Some Wall Street bulls are noting a decline in bond yields yesterday that they believe indicates the recent selloff may have played itself out. Bears, however, suspect the yield dip is just a blip on the radar with many still predicting 10-year yields will top +2% by the end of the first quarter and perhaps ultimately push towards 2.3% to 2.55 before topping out.
“Bubbles” driven by the Fed’s easy-money policies
The pullback in stock prices has created a more “risk off” mentality that has also bled into other alternative assets like cryptocurrencies that bears believe are massive “bubbles” driven by the Fed’s easy-money policies.
New and ongoing issues that threaten to contribute or extend existing inflationary pressures in 2022 have led to some dramatic recalculations of the Federal Reserve’s upcoming tightening cycle, in turn increasing the downward pressure on more rate-sensitive stocks.
As recently as early-December, most Wall Street insiders were anticipating the Fed would increase rates four times, in increments of 25-basis points.

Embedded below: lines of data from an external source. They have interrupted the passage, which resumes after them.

===== src/rtl/wb_stage_mlane.sv =====
// N-lane writeback pipeline register with oldest-first redirect select.
// Squashes younger same-cycle lanes and counts retired writebacks.
module wb_stage_mlane #(
    parameter int LANES  = 2,
    parameter int XLEN   = 64,
    parameter int INST_W = 32,
    parameter int SID_W  = 4,
    parameter int CNT_W  = 32
) (
    input  logic                       clk,
    input  logic                       rst_n,
    input  logic [LANES-1:0]           in_valid_i,
    input  logic [LANES*5-1:0]         in_rd_i,
    input  logic [LANES*XLEN-1:0]      in_value_i,
    input  logic [LANES*INST_W-1:0]    in_inst_i,
    input  logic [LANES*(SID_W+1)-1:0] in_sid_i,
    input  logic [LANES-1:0]           in_redirect_i,
    input  logic [LANES*XLEN-1:0]      in_redirect_pc_i,
    input  logic [LANES-1:0]           stall_i,
    input  logic [LANES-1:0]           flush_i,
    input  logic                       redirect_en_i,
    output logic [LANES-1:0]           wb_valid_o,
    output logic [LANES-1:0]           wb_rf_we_o,
    output logic [LANES*5-1:0]         wb_rd_o,
    output logic [LANES*XLEN-1:0]      wb_value_o,
    output logic [LANES*INST_W-1:0]    wb_inst_o,
    output logic [LANES*(SID_W+1)-1:0] wb_sid_o,
    output logic                       wb_redirect_o,
    output logic [XLEN-1:0]            wb_redirect_pc_o,
    output logic [SID_W:0]             wb_redirect_sid_o,
    output logic [CNT_W-1:0]           retired_cnt_o
);

    localparam int SW = SID_W + 1;

    logic [LANES-1:0]  r_valid;
    logic [LANES-1:0]  r_redir;
    logic [LANES-1:0]  r_fired;
    logic [LANES-1:0]  r_counted;
    logic [4:0]        r_rd    [LANES];
    logic [XLEN-1:0]   r_value [LANES];
    logic [INST_W-1:0] r_inst  [LANES];
    logic [SW-1:0]     r_sid   [LANES];
    logic [XLEN-1:0]   r_rpc   [LANES];
    logic [CNT_W-1:0]  r_cnt;

    logic [LANES-1:0]  w_cand;
    logic [LANES-1:0]  w_ok;
    logic [LANES-1:0]  w_win;
    logic              w_any;
    logic [XLEN-1:0]   w_rpc;
    logic [SW-1:0]     w_rsid;
    logic [LANES-1:0]  w_kill;
    logic [LANES-1:0]  w_new;
    logic [CNT_W-1:0]  w_add;

    // Wrap-aware age: same epoch compares index, crossed epoch inverts it.
    function automatic logic older(input logic [SW-1:0] a,
                                   input logic [SW-1:0] b);
        if (a[SID_W] == b[SID_W])
            return a[SID_W-1:0] < b[SID_W-1:0];
        else
            return a[SID_W-1:0] > b[SID_W-1:0];
    endfunction

    // Candidates that no other candidate is older than.
    always_comb begin
        w_cand = r_valid & r_redir & ~flush_i & ~r_fired;
        w_ok   = '0;
        for (int i = 0; i < LANES; i++) begin
            w_ok[i] = w_cand[i];
            for (int j = 0; j < LANES; j++) begin
                if (j != i && w_cand[j] && older(r_sid[j], r_sid[i]))
                    w_ok[i] = 1'b0;
            end
        end
    end

    // Lowest-index eligible lane wins; falls back to any candidate.
    always_comb begin
        logic found;
        found = 1'b0;
        w_win = '0;
        for (int i = 0; i < LANES; i++) begin
            if (!found && w_ok[i]) begin
                found    = 1'b1;
                w_win[i] = 1'b1;
            end
        end
        for (int i = 0; i < LANES; i++) begin
            if (!found && w_cand[i]) begin
                found    = 1'b1;
                w_win[i] = 1'b1;
            end
        end
    end

    // Redirect target/sid mux from the one-hot winner.
    always_comb begin
        w_any  = |w_cand;
        w_rpc  = '0;
        w_rsid = '0;
        for (int i = 0; i < LANES; i++) begin
            if (w_win[i]) begin
                w_rpc  = w_rpc | r_rpc[i];
                w_rsid = w_rsid | r_sid[i];
            end
        end
    end

    assign wb_redirect_o     = redirect_en_i & w_any;
    assign wb_redirect_pc_o  = w_rpc;
    assign wb_redirect_sid_o = w_rsid;

    // Squash, output valid, rf write enable, first-cycle retire count.
    always_comb begin
        w_add = '0;
        for (int i = 0; i < LANES; i++) begin
            w_kill[i] = wb_redirect_o & r_valid[i] & older(w_rsid, r_sid[i]);
            wb_valid_o[i] = r_valid[i] & ~flush_i[i] & ~w_kill[i];
            wb_rf_we_o[i] = wb_valid_o[i] & (r_rd[i] != 5'd0);
            w_new[i] = wb_valid_o[i] & ~r_counted[i];
            w_add = w_add + CNT_W'(w_new[i]);
        end
    end

    // Flatten registered lane fields onto the output buses.
    always_comb begin
        for (int i = 0; i < LANES; i++) begin
            wb_rd_o[5*i +: 5]           = r_rd[i];
            wb_value_o[XLEN*i +: XLEN]  = r_value[i];
            wb_inst_o[INST_W*i +: INST_W] = r_inst[i];
            wb_sid_o[SW*i +: SW]        = r_sid[i];
        end
    end

    // Per-lane register: flush > load > hold > drain.
    always_ff @(posedge clk or negedge rst_n) begin
        if (!rst_n) begin
            r_valid   <= '0;
            r_redir   <= '0;
            r_fired   <= '0;
            r_counted <= '0;
            for (int i = 0; i < LANES; i++) begin
                r_rd[i]    <= '0;
                r_value[i] <= '0;
                r_inst[i]  <= '0;
                r_sid[i]   <= '0;
                r_rpc[i]   <= '0;
            end
        end else begin
            for (int i = 0; i < LANES; i++) begin
                if (flush_i[i]) begin
                    r_valid[i]   <= 1'b0;
                    r_redir[i]   <= 1'b0;
                    r_fired[i]   <= 1'b0;
                    r_counted[i] <= 1'b0;
                end else if (in_valid_i[i]) begin
                    r_valid[i]   <= 1'b1;
                    r_redir[i]   <= in_redirect_i[i];
                    r_fired[i]   <= 1'b0;
                    r_counted[i] <= 1'b0;
                    r_rd[i]      <= in_rd_i[5*i +: 5];
                    r_value[i]   <= in_value_i[XLEN*i +: XLEN];
                    r_inst[i]    <= in_inst_i[INST_W*i +: INST_W];
                    r_sid[i]     <= in_sid_i[SW*i +: SW];
                    r_rpc[i]     <= in_redirect_pc_i[XLEN*i +: XLEN];
                end else if (stall_i[i]) begin
                    r_fired[i]   <= r_fired[i] | (wb_redirect_o & w_win[i]);
                    r_counted[i] <= r_counted[i] | wb_valid_o[i];
                end else begin
                    r_valid[i]   <= 1'b0;
                    r_redir[i]   <= 1'b0;
                    r_fired[i]   <= 1'b0;
                    r_counted[i] <= 1'b0;
                end
            end
        end
    end

    // Retired writeback counter, wraps naturally.
    always_ff @(posedge clk or negedge rst_n) begin
        if (!rst_n)
            r_cnt <= '0;
        else
            r_cnt <= r_cnt + w_add;
    end

    assign retired_cnt_o = r_cnt;

endmodule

Now, expectations are growing for two hikes of 50-basis points, along with perhaps two hikes of 25-basis points. There has also been some speculation that the initial rate hike, which is expected in March, could be one of the larger 50-basis point moves, an outcome that some worry could send shockwaves through global financial markets.

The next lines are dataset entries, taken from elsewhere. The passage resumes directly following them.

[src/rtl/state_sequencer.sv]
// rtl/state_sequencer.sv - multicycle CPU control state sequencer
// Ports:
//   CLK        in   clock, all state updates on rising edge
//   Reset      in   asynchronous active-high reset
//   opcode     in   IR[31:26], sampled only in ID and MEM
//   state      out  registered control state
//   halted     out  sticky, set when a halt leaves ID
//   illegal    out  sticky, set when an undefined opcode leaves ID
//   retire     out  combinational pulse in the last cycle of an instruction
//   cycle_cnt  out  cycles since reset while not halted
//   instr_cnt  out  retired instructions since reset
module state_sequencer
  import cpu_defs::*;
#(
  parameter int CNT_W = 32
) (
  input  logic             CLK,
  input  logic             Reset,
  input  logic [5:0]       opcode,
  output logic [2:0]       state,
  output logic             halted,
  output logic             illegal,
  output logic             retire,
  output logic [CNT_W-1:0] cycle_cnt,
  output logic [CNT_W-1:0] instr_cnt
);

  localparam logic [CNT_W-1:0] ONE = {{(CNT_W-1){1'b0}}, 1'b1};

  logic [2:0] next_state;

  always_comb begin
    next_state = S_IF;
    case (state)
      S_IF:   next_state = halted ? S_IF : S_ID;
      S_ID: begin
        case (opcode)
          OP_ADD, OP_SUB, OP_OR: next_state = S_AEXE;
          OP_BEQ:                next_state = S_BEXE;
          OP_SW, OP_LW:          next_state = S_CEXE;
          default:               next_state = S_IF;   // j, halt, undefined
        endcase
      end
      S_AEXE: next_state = S_AWB;
      S_AWB:  next_state = S_IF;
      S_BEXE: next_state = S_IF;
      S_CEXE: next_state = S_MEM;
      S_MEM:  next_state = (opcode == OP_LW) ? S_CWB : S_IF;
      S_CWB:  next_state = S_IF;
      default: next_state = S_IF;
    endcase
  end

  // An instruction finishes in ID when it has no execute phase, and an
  // sw finishes in MEM since it has no write-back.
  always_comb begin
    retire = 1'b0;
    case (state)
      S_ID:   retire = (opcode == OP_J) || (opcode == OP_HALT) || !op_known(opcode);
      S_BEXE: retire = 1'b1;
      S_AWB:  retire = 1'b1;
      S_CWB:  retire = 1'b1;
      S_MEM:  retire = (opcode == OP_SW);
      default: retire = 1'b0;
    endcase
  end

  always_ff @(posedge CLK or posedge Reset) begin
    if (Reset) begin
      state     <= S_IF;
      halted    <= 1'b0;
      illegal   <= 1'b0;
      cycle_cnt <= '0;
      instr_cnt <= '0;
    end else begin
      state <= next_state;
      if (state == S_ID && opcode == OP_HALT) halted <= 1'b1;
      if (state == S_ID && !op_known(opcode)) illegal <= 1'b1;
      // Uses the pre-edge halted value, so the edge that sets halted
      // still counts; the counter freezes from the following edge.
      if (!halted) cycle_cnt <= cycle_cnt + ONE;
      if (retire)  instr_cnt <= instr_cnt + ONE;
    end
  end

endmodule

Another dramatic shift is the expectation that the Fed will begin reducing its nearly $9 trillion balance sheet this year, which Wall Street at one point expected to begin no sooner than 2024.
The Fed meets next week on January 25-26. Ahead of that, investors are anxious to see policy updates from other global central banks, starting today with Bank of Canada, then the European Central Bank on Friday. Bank of Canada is widely expected to hike its benchmark interest rate amid unrelenting inflation similar to what we’ve witnessed in the U.S.

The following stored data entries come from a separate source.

==> config.mk <==
export PLATFORM = sky130hd
export DESIGN_NAME = alu_arbiter_flat
export DESIGN_NICKNAME = d
export VERILOG_FILES = /design/src/rtl/alu_arbiter_if.sv /design/src/rtl/alu_arbiter.sv /design/src/flat_wrapper.sv
export SDC_FILE = /design/constraint.sdc
export NUM_CORES = 1
export LEC_CHECK = 0
export CAP_MARGIN = 5
export CORE_AREA = 3 3 63 50
export CTS_CLUSTER_SIZE = 14
export DETAILED_ROUTE_END_ITERATION = 10
export DIE_AREA = 0 0 66 53
export PLACE_DENSITY = 0.76
export RECOVER_POWER = 50
export SLEW_MARGIN = 20
export SYNTH_ARGS = -nofsm -noshare
export SYNTH_HDL_FRONTEND = slang
export SYNTH_SLANG_ARGS = --single-unit
==> constraint.sdc <==
create_clock -name clk -period 1.9 [get_ports clk]
set_clock_uncertainty 0.05 [all_clocks]
set_input_delay 0.475 -clock clk [delete_from_list [all_inputs] [get_ports clk]]
set_output_delay 0.475 -clock clk [all_outputs]
set_load 0.005 [all_outputs]
==> src/rtl/alu_arbiter_if.sv <==
// Bundle of requester, ALU and response signals for the two-master ALU arbiter.
// The slave modport is the arbiter's view. The master modport is the view of the requesters and the ALU.
interface alu_arbiter_if #(parameter int WIDTH = 4);
  logic             req0_valid;
  logic             req0_ready;
  logic [WIDTH-1:0] req0_a;
  logic [WIDTH-1:0] req0_b;
  logic [1:0]       req0_op;
  logic             req1_valid;
  logic             req1_ready;
  logic [WIDTH-1:0] req1_a;
  logic [WIDTH-1:0] req1_b;
  logic [1:0]       req1_op;
  logic [WIDTH-1:0] alu_a;
  logic [WIDTH-1:0] alu_b;
  logic [1:0]       alu_op;
  logic [WIDTH-1:0] alu_r;
  logic             alu_cf;
  logic             rsp0_valid;
  logic             rsp1_valid;
  logic             rsp0_ready;
  logic             rsp1_ready;
  logic [WIDTH-1:0] rsp_r;
  logic             rsp_cf;
  logic             busy;

  modport slave (
    input  req0_valid, req0_a, req0_b, req0_op,
    input  req1_valid, req1_a, req1_b, req1_op,
    input  alu_r, alu_cf, rsp0_ready, rsp1_ready,
    output req0_ready, req1_ready, alu_a, alu_b, alu_op,
    output rsp0_valid, rsp1_valid, rsp_r, rsp_cf, busy
  );

  modport master (
    output req0_valid, req0_a, req0_b, req0_op,
    output req1_valid, req1_a, req1_b, req1_op,
    output alu_r, alu_cf, rsp0_ready, rsp1_ready,
    input  req0_ready, req1_ready, alu_a, alu_b, alu_op,
    input  rsp0_valid, rsp1_valid, rsp_r, rsp_cf, busy
  );
endinterface

==> src/rtl/alu_arbiter.sv <==
// Round-robin arbiter that shares one external combinational ALU between two requesters.
// It registers the operands onto the ALU and holds each result until its owner accepts it.
module alu_arbiter #(
  parameter int WIDTH = 4
) (
  input  logic          clk,
  input  logic          rst,
  alu_arbiter_if.slave  bus
);
  // state | meaning
  // IDLE  | combinational grant, waiting for a request handshake
  // EXEC  | operands registered on the ALU, result settling
  // RESP  | result held for the owner until its rsp_ready
  typedef enum logic [1:0] {IDLE = 2'd0, EXEC = 2'd1, RESP = 2'd2} state_t;

  state_t state, state_nxt;
  logic   owner;
  logic   last_grant;
  logic   grant0, grant1;
  logic   accept;
  logic   rsp_accept;

  always_comb begin
    state_nxt      = state;
    grant0         = 1'b0;
    grant1         = 1'b0;
    accept         = 1'b0;
    rsp_accept     = 1'b0;
    bus.req0_ready = 1'b0;
    bus.req1_ready = 1'b0;
    bus.busy       = (state != IDLE);
    // On a tie, the requester that was not served last wins.
    grant0 = bus.req0_valid && (!bus.req1_valid || last_grant);
    grant1 = bus.req1_valid && (!bus.req0_valid || !last_grant);
    unique case (state)
      IDLE: begin
        bus.req0_ready = grant0;
        bus.req1_ready = grant1;
        accept         = grant0 || grant1;
        if (accept) state_nxt = EXEC;
      end
      EXEC: state_nxt = RESP;
      RESP: begin
        rsp_accept = owner ? bus.rsp1_ready : bus.rsp0_ready;
        if (rsp_accept) state_nxt = IDLE;
      end
      default: state_nxt = IDLE;
    endcase
  end

  always_ff @(posedge clk or posedge rst) begin
    if (rst) state <= IDLE;
    else     state <= state_nxt;
  end

  always_ff @(posedge clk or posedge rst) begin
    if (rst) begin
      bus.alu_a      <= '0;
      bus.alu_b      <= '0;
      bus.alu_op     <= '0;
      bus.rsp_r      <= '0;
      bus.rsp_cf     <= 1'b0;
      bus.rsp0_valid <= 1'b0;
      bus.rsp1_valid <= 1'b0;
      owner          <= 1'b0;
      last_grant     <= 1'b1;
    end else begin
      if (accept) begin
        owner      <= grant1;
        last_grant <= grant1;
        bus.alu_a  <= grant1 ? bus.req1_a  : bus.req0_a;
        bus.alu_b  <= grant1 ? bus.req1_b  : bus.req0_b;
        bus.alu_op <= grant1 ? bus.req1_op : bus.req0_op;
      end
      if (state == EXEC) begin
        bus.rsp_r      <= bus.alu_r;
        bus.rsp_cf     <= bus.alu_cf;
        bus.rsp0_valid <= !owner;
        bus.rsp1_valid <= owner;
      end
      if (rsp_accept) begin
        bus.rsp0_valid <= 1'b0;
        bus.rsp1_valid <= 1'b0;
      end
    end
  end
endmodule
==> src/flat_wrapper.sv <==
// flat-port wrapper written by rule: the top's interface ports become plain ports
module alu_arbiter_flat 
#(
  parameter int WIDTH = 4
)
  (clk, rst, bus_req0_valid, bus_req0_a, bus_req0_b, bus_req0_op, bus_req1_valid, bus_req1_a, bus_req1_b, bus_req1_op, bus_alu_r, bus_alu_cf, bus_rsp0_ready, bus_rsp1_ready, bus_req0_ready, bus_req1_ready, bus_alu_a, bus_alu_b, bus_alu_op, bus_rsp0_valid, bus_rsp1_valid, bus_rsp_r, bus_rsp_cf, bus_busy);
  alu_arbiter_if #(.WIDTH(WIDTH)) bus_i ();
  input  logic clk;
  input  logic rst;
  input wire logic [$bits(bus_i.req0_valid)-1:0] bus_req0_valid;
  input wire logic [$bits(bus_i.req0_a)-1:0] bus_req0_a;
  input wire logic [$bits(bus_i.req0_b)-1:0] bus_req0_b;
  input wire logic [$bits(bus_i.req0_op)-1:0] bus_req0_op;
  input wire logic [$bits(bus_i.req1_valid)-1:0] bus_req1_valid;
  input wire logic [$bits(bus_i.req1_a)-1:0] bus_req1_a;
  input wire logic [$bits(bus_i.req1_b)-1:0] bus_req1_b;
  input wire logic [$bits(bus_i.req1_op)-1:0] bus_req1_op;
  input wire logic [$bits(bus_i.alu_r)-1:0] bus_alu_r;
  input wire logic [$bits(bus_i.alu_cf)-1:0] bus_alu_cf;
  input wire logic [$bits(bus_i.rsp0_ready)-1:0] bus_rsp0_ready;
  input wire logic [$bits(bus_i.rsp1_ready)-1:0] bus_rsp1_ready;
  output wire logic [$bits(bus_i.req0_ready)-1:0] bus_req0_ready;
  output wire logic [$bits(bus_i.req1_ready)-1:0] bus_req1_ready;
  output wire logic [$bits(bus_i.alu_a)-1:0] bus_alu_a;
  output wire logic [$bits(bus_i.alu_b)-1:0] bus_alu_b;
  output wire logic [$bits(bus_i.alu_op)-1:0] bus_alu_op;
  output wire logic [$bits(bus_i.rsp0_valid)-1:0] bus_rsp0_valid;
  output wire logic [$bits(bus_i.rsp1_valid)-1:0] bus_rsp1_valid;
  output wire logic [$bits(bus_i.rsp_r)-1:0] bus_rsp_r;
  output wire logic [$bits(bus_i.rsp_cf)-1:0] bus_rsp_cf;
  output wire logic [$bits(bus_i.busy)-1:0] bus_busy;
  assign bus_i.req0_valid = bus_req0_valid;
  assign bus_i.req0_a = bus_req0_a;
  assign bus_i.req0_b = bus_req0_b;
  assign bus_i.req0_op = bus_req0_op;
  assign bus_i.req1_valid = bus_req1_valid;
  assign bus_i.req1_a = bus_req1_a;
  assign bus_i.req1_b = bus_req1_b;
  assign bus_i.req1_op = bus_req1_op;
  assign bus_i.alu_r = bus_alu_r;
  assign bus_i.alu_cf = bus_alu_cf;
  assign bus_i.rsp0_ready = bus_rsp0_ready;
  assign bus_i.rsp1_ready = bus_rsp1_ready;
  assign bus_req0_ready = bus_i.req0_ready;
  assign bus_req1_ready = bus_i.req1_ready;
  assign bus_alu_a = bus_i.alu_a;
  assign bus_alu_b = bus_i.alu_b;
  assign bus_alu_op = bus_i.alu_op;
  assign bus_rsp0_valid = bus_i.rsp0_valid;
  assign bus_rsp1_valid = bus_i.rsp1_valid;
  assign bus_rsp_r = bus_i.rsp_r;
  assign bus_rsp_cf = bus_i.rsp_cf;
  assign bus_busy = bus_i.busy;
  alu_arbiter #(.WIDTH(WIDTH)) u_core (.clk(clk), .rst(rst), .bus(bus_i));
endmodule
==> metrics.txt <==
Max Cap Violations 0; Syn Inst Count 71; Clock Tree Buf Depth 2; diodes inserted 0; Syn-to-layout area delta 66.50%; synthesized flop and latch total 21; clk slew on worst S/H paths 110 ps; CTS tree done; Seq pwr share 35.5%; final hold violations 0; global-route wire length before repair 3670 microns; Setup-failing EPs final 0; worst hold slack 461.9 ps; # nets final 168; synth top area cells dfrtp_1 (51%), mux2_2 (19%), mux2_4 (14%); vias in the first global route 782; commonest cells after routing, fill and taps aside clkdlybuf4s50_1 (45), dfrtp_1 (20), mux2_2 (17); crit-path max FO 2; Routed WL 2417 microns; row cnt 16; P_leak 0.7384 nW; post-route antenna net violation count 0; switch share 29.38%; Hold Buf Count CTS 0; outcome finished, final reports clean; PD cells 1379 nW/um^2; Synth cell types 20; root buf cell clkbuf_4; Synth Cell Area 989.7 sq um; syn nets 102; CP required 1370 ps; fmax 0.5361 GHz; Gate power share 55.3%; initial core utilization 38.32%; largest net degree at the start of global routing 22; Final min period 1865 ps; CTS Sinks 21; largest area contributor in the synthesized netlist dfrtp_1; post-route setup slack 34.56 ps; Clock Latency Late Sink 290 ps; Worst-Margin Slew 1088 ps; vias per cell 4.541; Core Util, Final 63.81%; initial antenna violation count 0; vias 781; Slew Viols, Final 0; Psw 0.0006677 W; core area 2582 sq um; gr usage total 14.23%; dpl hpwl 1813 microns; Critical Path End Type primary output; DRT Pass-1 Iters 4; maximum vdd ir drop 0.6738 mV; Iter 0 DRT Violations 24; Port Buffers 50; total gr overflow 0; Hold Crit Class register to register; gpl congestion 0.7043; routed len/inst 14.05 microns; slew margin rel. 27.47%; Clk pwr share 9.1%; final period utilization 98.18%; # DRC 0; synthesized area per cell 13.94 sq um; CP arrival 1340 ps; register area share after synthesis 53.22%; # IOs 51; width of the die 66 microns; post-synth top area share 50.57%; CTS Buf Count 3; Worst Setup Path Type register to primary output; number of synthesis warnings 0; Die ar. 3498 sq um; Die Ht 53 microns; Int Pwr 0.001605 W; commonest non-fill, non-tap cell in the layout clkdlybuf4s50_1; pre-CTS setup slack -587.0 ps; layout cells sized above 1 36.03%; startpoint class of the critical path register; htree depth 1
## metal layers
layer	global-route usage, %	share of wire, %	routed length, microns
met1	17.37	42	1013
met5	0	0	0
met2	24.96	52	1267
met4	3.041	0	0
met3	4.246	5.6	136
## timing repair
item / CTS / global route
endpoints found under the setup margin: 3 / 1
pin swaps: 4 / 2
buffers inserted: 5 / 1
gates resized for setup: 12 / 5
cloned: 0 / 0
## Yosys cell counts
master and instances:
inv_1 4, o21ai_0 2, a21oi_1 1, nor2b_1 2
mux2_4 9, buf_2 1, dfrtp_1 20, clkbuf_1 1
nor2_1 3, nor3b_1 1, a22o_1 1, a21bo_2 1
dfstp_2 1, mux2_2 17, a21o_1 1, a211oi_1 1
nor3_1 1, buf_6 1, nand2_1 1, nand2b_1 2
## path summary, 6_finish.rpt
| kind | slack, ps | startpoint | cells past startpoint | end |
|---|---|---|---|---|
| max in group asynchronous | 390 | rst | 3 | u_core.bus.rsp_r[2]$_DFFE_PP0N_ |
| worst min register to register | 460 | u_core.bus.alu_b[2]$_DFFE_PP0P_ | 1 | u_core.bus.alu_b[2]$_DFFE_PP0P_ |
| min in group asynchronous | 760 | rst | 3 | u_core.bus.rsp1_valid$_DFFE_PP0P_ |
| worst min-delay path | 460 | u_core.bus.alu_b[2]$_DFFE_PP0P_ | 1 | u_core.bus.alu_b[2]$_DFFE_PP0P_ |
| worst max register to register | 190 | u_core.last_grant$_DFFE_PP1P_ | 4 | u_core.bus.alu_a[1]$_DFFE_PP0P_ |
| worst max-delay path | 30 | u_core.state[1]$_DFFE_PP0P_ | 6 | bus_req0_ready |
## power groups by stage
stage | clock network, W | registers [W] | logic, W
floorplan | 0 | 0.000824 | 0.000504
global placement | 0 | 0.000813 | 0.00112
detailed placement | 0 | 0.000827 | 0.00115
CTS | 0.000217 | 0.000804 | 0.00123
global route | 0.000234 | 0.000833 | 0.00136
finish | 0.000207 | 0.000808 | 0.00126
## state kept, by name (all words and copies together) (netlist names)
signal / count
u_core.state: 2
u_core.bus.alu_b: 4
u_core.bus.rsp_r: 4
u_core.bus.alu_a: 4
u_core.owner: 1
u_core.last_grant: 1
u_core.bus.rsp0_valid: 1
u_core.bus.rsp1_valid: 1
u_core.bus.rsp_cf: 1
u_core.bus.alu_op: 2
## kinds of logic after synthesis
kind of cell           Yosys count  synth area share [%]
buffers and inverters            7                 3.538
AOI/OAI and AO/OA                7                 4.931
muxes                           26                 33.00
DFF                             21                 53.22
and+or+nand+nor                 10                 5.309
## critical path, cell delays in order, from the launching register on
cell	delay, ps
dfrtp_1	410
nor2_2	140
buf_4	120
buf_4	110
nand2_4	50
nor2_4	90
buf_2	110
## per-stage QoR
step	TNS, ps	area [sq um]	total power (W)	std cells
after global routing	-90.68	1648	0.002427	172
after floorplan	0	989.7	0.001328	71
final	0	1648	0.002273	172
after detailed placement	-3629	1575	0.001975	162
after CTS	0	1630	0.002250	171
after global placement	-3050	1575	0.001933	162
## layout make-up
type                       count  area (sq um)
fill                         212         934.6
timing repair buffer          64         584.3
sequential                    21         526.8
multi-input combinational     43         450.4
tap                           36         45.04
clock buffer                   4         26.28
inverter                       4         15.01
(Power assumes the default switching activity.)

The ECB, on the other hand, is expected to maintain its current policy, with most officials still betting inflation will recede with the pandemic. Unfortunately, current signs point to even higher global energy prices ahead, which will ultimately translate to higher gasoline prices for consumers, as well as higher operating costs for businesses that will also likely get passed along.
Oil prices rose again yesterday after a pipeline explosion that will temporarily halt some exports added to existing disruptions and global supply concerns.
The latest data shows that global oil inventories have continued to shrink into 2022 as several OPEC+ members struggle to meet their production increases.
Data to watch
Today, economic data includes the Philadelphia Fed Index and Existing Home Sales for December. It’s worth noting that December Housing Starts and Permits data released yesterday both came in far above trade expectations.
November numbers were also revised upward. Earnings releases include American Airlines, Baker Hughes, CSX, Netflix, PPG, The Travelers Company, and Union Pacific. Next week we’ll start getting into the big tech giants and other corporate bellwethers like Apple, Boeing, Caterpillar, IBM, McDonalds, Microsoft, Tesla, and Verizon.
Some bullish insiders suspect good results from just a few of America’s leading companies could lure investors back in, possibly setting the stage for a massive rebound, especially if the Fed delivers a less hawkish than expected policy update next week.
On the flip side, many are worried that if Apple, Microsoft, or Tesla were to roll over it could trigger a sizable selloff. I think we are clearly at an inflection point with the Fed changing direction and over 40% of our fund and money managers being too young to ever trade or invest in both a rising rate and rising inflation environment. It will be interesting to see how some chose to navigate these waters.